From January, Lisa had been living at Floating City, a Copenhagen art collective in the south west of Copenhagen that provides tools, recycled materials, and water space to volunteers for ethical projects, including houseboat construction. Instead of lengthening her housing search, she chose to stay on and build her own accommodation.
Helped by a team of friends, Lisa designed a “carriage” shaped float with windows on all sides. But just as her plans were reaching fruition, she hit a snag: “I realized I couldn’t stay on Floating City’s water space because of [internal] conflicts,” Lisa reveals. “So a person who lived at Floating City told me I should go to the Pirate Harbour instead.”
“The thing with Pirate Harbor, though, is there are bridges that close off the water space,” she adds. “You can raise the bridges, but the people operating them don’t like to let others in.”

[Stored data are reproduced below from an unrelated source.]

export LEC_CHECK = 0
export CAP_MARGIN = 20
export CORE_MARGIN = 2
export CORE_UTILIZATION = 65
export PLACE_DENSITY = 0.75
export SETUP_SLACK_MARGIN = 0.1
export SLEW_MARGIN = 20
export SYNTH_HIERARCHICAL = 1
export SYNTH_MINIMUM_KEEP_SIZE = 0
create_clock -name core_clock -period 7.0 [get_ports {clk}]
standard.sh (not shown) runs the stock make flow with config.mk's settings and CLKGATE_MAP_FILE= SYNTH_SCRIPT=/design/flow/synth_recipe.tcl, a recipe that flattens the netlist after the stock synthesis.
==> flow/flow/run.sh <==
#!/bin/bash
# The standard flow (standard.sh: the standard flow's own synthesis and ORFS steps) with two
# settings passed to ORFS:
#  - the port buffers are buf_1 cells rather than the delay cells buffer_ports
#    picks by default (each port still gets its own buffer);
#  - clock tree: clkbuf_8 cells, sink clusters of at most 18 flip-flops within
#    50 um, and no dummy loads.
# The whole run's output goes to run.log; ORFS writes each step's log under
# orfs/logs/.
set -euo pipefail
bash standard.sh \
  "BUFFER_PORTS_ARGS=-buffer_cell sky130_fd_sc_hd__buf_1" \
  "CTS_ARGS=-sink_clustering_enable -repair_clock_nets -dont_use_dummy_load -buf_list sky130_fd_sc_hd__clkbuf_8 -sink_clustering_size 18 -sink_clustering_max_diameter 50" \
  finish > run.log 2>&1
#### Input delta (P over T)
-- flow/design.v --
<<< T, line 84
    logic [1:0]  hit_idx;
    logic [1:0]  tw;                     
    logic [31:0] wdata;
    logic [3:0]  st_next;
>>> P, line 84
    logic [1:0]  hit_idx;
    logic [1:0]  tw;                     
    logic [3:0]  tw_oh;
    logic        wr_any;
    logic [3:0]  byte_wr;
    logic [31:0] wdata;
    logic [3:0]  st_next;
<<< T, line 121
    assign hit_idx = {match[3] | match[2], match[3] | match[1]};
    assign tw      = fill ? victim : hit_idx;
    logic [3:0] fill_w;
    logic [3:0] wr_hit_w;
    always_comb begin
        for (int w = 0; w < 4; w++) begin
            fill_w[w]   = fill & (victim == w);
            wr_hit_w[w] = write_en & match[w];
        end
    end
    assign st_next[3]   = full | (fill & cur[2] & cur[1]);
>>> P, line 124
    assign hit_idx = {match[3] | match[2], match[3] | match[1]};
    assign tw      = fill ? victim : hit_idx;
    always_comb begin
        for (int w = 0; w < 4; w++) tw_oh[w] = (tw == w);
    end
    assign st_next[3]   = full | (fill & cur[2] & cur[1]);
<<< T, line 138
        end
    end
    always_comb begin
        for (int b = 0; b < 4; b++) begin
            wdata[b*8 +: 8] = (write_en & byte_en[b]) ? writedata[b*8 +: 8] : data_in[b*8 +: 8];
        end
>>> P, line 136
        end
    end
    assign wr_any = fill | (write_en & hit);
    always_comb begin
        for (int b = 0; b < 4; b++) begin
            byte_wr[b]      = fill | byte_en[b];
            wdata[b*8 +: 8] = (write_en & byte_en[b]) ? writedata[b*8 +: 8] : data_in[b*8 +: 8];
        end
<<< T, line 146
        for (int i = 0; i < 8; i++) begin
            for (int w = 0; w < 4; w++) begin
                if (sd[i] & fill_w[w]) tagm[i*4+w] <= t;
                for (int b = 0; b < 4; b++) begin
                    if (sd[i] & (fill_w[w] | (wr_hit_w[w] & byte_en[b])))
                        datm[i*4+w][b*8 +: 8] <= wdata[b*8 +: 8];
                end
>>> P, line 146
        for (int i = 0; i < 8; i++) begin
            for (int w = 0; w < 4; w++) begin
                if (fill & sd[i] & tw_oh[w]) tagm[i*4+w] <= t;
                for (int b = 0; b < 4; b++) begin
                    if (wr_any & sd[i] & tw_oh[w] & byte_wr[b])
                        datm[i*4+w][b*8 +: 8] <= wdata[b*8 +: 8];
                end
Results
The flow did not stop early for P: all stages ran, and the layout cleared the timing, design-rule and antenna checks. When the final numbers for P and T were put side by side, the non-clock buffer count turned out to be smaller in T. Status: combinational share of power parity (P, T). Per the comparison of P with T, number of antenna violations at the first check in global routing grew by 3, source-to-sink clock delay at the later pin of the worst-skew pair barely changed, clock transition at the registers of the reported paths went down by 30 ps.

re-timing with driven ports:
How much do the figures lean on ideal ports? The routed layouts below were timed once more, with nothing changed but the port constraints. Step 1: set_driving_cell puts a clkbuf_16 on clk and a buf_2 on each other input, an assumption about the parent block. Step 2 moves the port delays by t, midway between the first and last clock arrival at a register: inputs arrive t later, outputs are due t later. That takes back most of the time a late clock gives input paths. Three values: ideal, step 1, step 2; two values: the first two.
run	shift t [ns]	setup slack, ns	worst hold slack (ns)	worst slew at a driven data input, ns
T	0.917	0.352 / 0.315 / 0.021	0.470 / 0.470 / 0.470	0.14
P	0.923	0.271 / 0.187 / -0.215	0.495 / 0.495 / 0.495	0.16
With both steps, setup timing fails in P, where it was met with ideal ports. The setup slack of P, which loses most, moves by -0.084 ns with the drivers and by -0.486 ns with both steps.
Source: an optimization exercise on an open RTL-to-GDS flow (aim: small area, a short achievable clock period and few clock cycles per item). Production flows keep margins and buffers that such runs may drop. In this exercise RTL edits were held to simulation tests only and were not proved equivalent to the original.

job 101:
// tilt_vector_to_angle_sector
module tilt_vector_to_angle_sector (
  input  wire         clk,
  input  wire         rst,
  input  wire         accel_valid,
  output wire         accel_stall,
  input  wire  [15:0] accel_x,
  input  wire  [15:0] accel_y,
  output wire         sector_valid,
  input  wire         sector_stall,
  output wire  [4:0]  sector
);
  localparam integer XW  = 19;
  function automatic integer wy(input integer k);
    case (k)
      1: wy = 18; 2: wy = 18; 3: wy = 17; 4: wy = 16; 5: wy = 16;
      6: wy = 15; 7: wy = 14; 8: wy = 13; 9: wy = 12; 10: wy = 11;
      11: wy = 10; 12: wy = 9; 13: wy = 8; default: wy = 7;
    endcase
  endfunction
  function automatic integer xwid(input integer k);
    xwid = (k <= 7) ? 19 : (k == 8) ? 16 : (k == 9) ? 13 : 11;
  endfunction
  function automatic integer xoff(input integer k);
    xoff = (k <= 7) ? 0 : (k == 8) ? 3 : (k == 9) ? 6 : 8;
  endfunction
  function automatic [13:0] atan_step(input integer i);
    case (i)
      0: atan_step = 14'd8192; 1: atan_step = 14'd4836; 2: atan_step = 14'd2555;
      3: atan_step = 14'd1297; 4: atan_step = 14'd651;  5: atan_step = 14'd326;
      6: atan_step = 14'd163;  7: atan_step = 14'd81;   8: atan_step = 14'd41;
      9: atan_step = 14'd20;   10: atan_step = 14'd10;  11: atan_step = 14'd5;
      12: atan_step = 14'd3;   13: atan_step = 14'd1;   14: atan_step = 14'd1;
      default: atan_step = 14'd0;
    endcase
  endfunction
  function automatic [15:0] abs16(input [15:0] v);
    integer j;
    reg     any;
    begin
      any = 1'b0;
      for (j = 0; j < 16; j = j + 1) begin
        abs16[j] = v[j] ^ (v[15] & any);
        any = any | v[j];
      end
    end
  endfunction
  reg        stall_q;
  wire       accept = accel_valid & ~stall_q;
  reg        v0, sx, sy;
  reg [15:0] ax, ay;
  always @(posedge clk) begin
    if (rst) v0 <= 1'b0;
    else     v0 <= accept;
    sx <= accel_x[15];
    sy <= accel_y[15];
    ax <= abs16(accel_x);
    ay <= abs16(accel_y);
  end
  wire        d0  = sx ^ sy;
  wire [16:0] s1x;
  wire [15:0] dyx, dxy;
  tvas_ks_add #(.W(17)) u_s1x (.a({1'b0, ax}), .b({1'b0, ay}), .ci(1'b0), .s(s1x));
  tvas_ks_add #(.W(16)) u_dyx (.a(ay), .b(~ax), .ci(1'b1), .s(dyx));
  tvas_ks_add #(.W(16)) u_dxy (.a(ax), .b(~ay), .ci(1'b1), .s(dxy));
  wire [15:0] s1y = d0 ? dyx : dxy;
  wire        yz  = (ay == 16'd0);
  ...
For scale: ~4,100 cells after synthesis, about 640 flip-flops, roughly 43 I/O pins, ~35,000 um^2 of cells after synthesis.
Settings: LEC_CHECK=0, ABC_AREA=1, CAP_MARGIN=20, CORE_MARGIN=2, CORE_UTILIZATION=40, CTS_BUF_LIST=sky130_fd_sc_hd__clkbuf_4 sky130_fd_sc_hd__clkbuf_8, CTS_CLUSTER_SIZE=30, PLACE_DENSITY=0.75, SETUP_SLACK_MARGIN=2.5, SLEW_MARGIN=20; clock period 5.0 ns.
run.sh (not shown) runs the stock make flow with config.mk's settings and CLKGATE_MAP_FILE= SYNTH_SCRIPT=/design/flow/synth_recipe.tcl, a recipe that flattens the netlist after the stock synthesis.
Job 101: full flow OK, the timing, DRC and antenna checks passed
Testbench counts of job 101, summed over its fixed seeds: cycles 16,120, items 16,000.
What job 102 does differently from job 101 at the input level:
--- a/flow/config.mk
+++ b/flow/config.mk
@@ -13,4 +13,3 @@
 export CTS_CLUSTER_SIZE = 30
-export PLACE_DENSITY = 0.75
-export SETUP_SLACK_MARGIN = 2.5
+export SETUP_SLACK_MARGIN = 2.6
 export SLEW_MARGIN = 20
==> summary.txt <==
Row met1 wire length: job 102 higher / job 101 lower. Of job 102 and job 101, the run reporting the lower cell area was job 101. For job 101, the type of the setup path with the least slack was register to primary output, unlike job 102, where it was register to register. Looking only at clock skew, and setting everything else aside, the higher value of job 102 and job 101 goes to job 102. [compare] base=job 101 new=job 102: worst hold margin shrank by 27 ps, final critical path time including I/O delays and setup fell 35 ps.

static timing again, ports no longer ideal:
In the flow no input, the clock included, has a driving cell. The finished layouts below were timed again as built, in two steps.
Step 1, drivers: a clkbuf_16 drives clk and a buf_2 each remaining input, both assumed.
Step 2 times the ports against the registers' clock, not the clock port: input delays grow and output delays shrink by t, the midpoint of the rising clock arrivals with the driver on.
Three values: no drivers, after step 1, after step 2; two values: the first two.
run	t (ns)	setup slack, ns	worst setup path after step 2
job 101	0.754	2.620 / 2.552 / 2.101	input to register
job 102	0.786	2.655 / 2.610 / 2.177	input to register
After both steps setup and hold are still met in every run listed. The setup slack of job 101, which loses most, moves by -0.068 ns with the drivers and by -0.519 ns with both steps.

The team decided to construct Lisa’s home in segments, then transport it by road to the new location. They worked almost entirely with recycled material; Lisa’s sole purchase was fourteen wooden roof beams. In October, they arrived on Christiania Beach with the structure. Lisa finally moved into her home in late November.
“The first nights were really stressful,” she remembers. “After four months of hard work, I was worried someone could come and just tell us to leave. Apart from that, it was really cold. We had a bottle of olive oil, and it was constantly solid. But it was still much warmer than outside because it was really well insulated.”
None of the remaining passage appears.